Context: an optimization exercise on an open-source flow, tuned for small area and a short achievable clock period. The choices shown serve that exercise and are no tape-out recipe.
Only simulation tests tie the RTL to the original design; equivalence was not proved.
Power and IR drop assume default switching activity.

==> module RegistroCargaOut, before the edit <==
module RegistroCargaOut
(
	input  logic        clk,
	input  logic        rst,
	input  logic [15:0] res_d,
	input  logic [2:0]  flag_d,
	output logic [15:0] res_q,
	output logic [2:0]  flag_q
);
	always @ (posedge clk or posedge rst)
		if (rst) begin
			res_q <= 0;
			flag_q <= 0;
		end
		else begin
			res_q <= res_d;
			flag_q <= flag_d;
		end
endmodule
==> module paramCalculator, before the edit <==
module paramCalculator #(parameter KA = 6)
(
	input  logic [15:0]   R,
	input  logic [15:0]   Y,
	input  logic [KA-1:0] rem,
	input  logic [3:0]    op,
	input  logic          zz,
	input  logic          bb,
	output logic [15:0]   res,
	output logic [2:0]    flag
);
	logic [15:0]    rr [KA:16];
	logic [15-KA:0] qlo;
	logic [16:9]    ov;
	logic           mm;
	genvar g;
	assign mm = (op == 4'b1110) | (op == 4'b0010) | (op == 4'b0001);
	assign rr[KA] = {{(16-KA){1'b0}}, rem};
	generate
		for (g = KA + 1; g <= 8; g++) begin : rows
			divRow #(.J(g)) row (.r(rr[g-1]), .b(R[16-g]), .Y(Y), .q(qlo[16-g]), .ro(rr[g]));
		end
		for (g = 9; g <= 16; g++) begin : macs
			macRow #(.J(g)) row (.r(g == 9 ? rr[8] | {16{mm}} : rr[g-1]), .b(R[16-g]), .Y(Y), .m(mm),
				.q(qlo[16-g]), .ro(rr[g]), .ov(ov[g]));
		end
	endgenerate
	function automatic logic [16:0] radd(input logic [15:0] a, input logic [15:0] b, input logic ci);
		logic c;
		c = ci;
		for (int i = 0; i < 16; i++) begin
			radd[i] = a[i] ^ b[i] ^ c;
			c = (a[i] & b[i]) | (a[i] & c) | (b[i] & c);
		end
		radd[16] = c;
	endfunction
	function automatic logic gtr(input logic [15:0] a, input logic [15:0] b);
		logic c;
		c = 1'b0;
		for (int i = 0; i < 16; i++) c = (a[i] & ~b[i]) | (a[i] & c) | (~b[i] & c);
		gtr = c;
	endfunction
	logic        sub, gt, yz, ovf, fN, fZ, fC, fV;
	logic [16:0] s;
	logic [15:0] lg, acc;
	always_comb begin
		sub = op[0];
		gt  = gtr(R, Y);
		s   = radd(R, sub ? ~Y : Y, sub & gt);
		yz  = (Y == 16'd0);
		acc = ~rr[16];
		ovf = bb | (|ov);
		res = 16'd0;
		fN = 1'b0; fZ = 1'b0; fC = 1'b0; fV = 1'b0;
		lg = 16'd0;
		case (op)
			4'b1100: begin  
				if (s[16]) fC = 1'b1;
				else begin
					res = s[15:0];
					fZ = (s[15:0] == 16'd0);
				end
			end
			4'b1101: begin  
				if (gt) res = s[15:0];
				else begin
					res = ~s[15:0];
					fZ = (s[15:0] == 16'hFFFF);
					fN = ~fZ;
				end
			end
			4'b1110: begin  
				if (ovf) fC = 1'b1;
				else begin
					res = acc;
					fZ = zz;
				end
			end
			4'b1111: begin  
				if (yz) fV = 1'b1;
				else begin
					res = {R[15:16-KA], qlo};
					fZ = zz;
				end
			end
			4'b1000: begin  
				if (yz) fV = 1'b1;
				else begin
					res = rr[16];
					fZ = zz;
				end
			end
			4'b0010: begin  
				res = acc;
				fZ = zz;
			end
			4'b0001: begin  
				for (int i = 0; i < 16; i++) res[i] = acc[15-i];
				fZ = zz;
			end
			4'b1001, 4'b1010, 4'b1011: begin
				case (op[1:0])
					2'b01:   lg = R & Y;
					2'b10:   lg = R | Y;
					default: lg = R ^ Y;
				endcase
				res = lg;
				fZ = (lg == 16'd0);
			end
			default: ;
		endcase
		case ({fN, fZ, fC, fV})
			4'b1000: flag = 3'b110;
			4'b0100: flag = 3'b010;
			4'b0010: flag = 3'b101;
			4'b0001: flag = 3'b100;
			default: flag = 3'b111;
		endcase
	end
endmodule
- - - - - - -
* _Work to complete_:
All lines of the data above that include the word "before" must be shown.

* _Exercise answer_:
==> module RegistroCargaOut, before the edit <==
==> module paramCalculator, before the edit <==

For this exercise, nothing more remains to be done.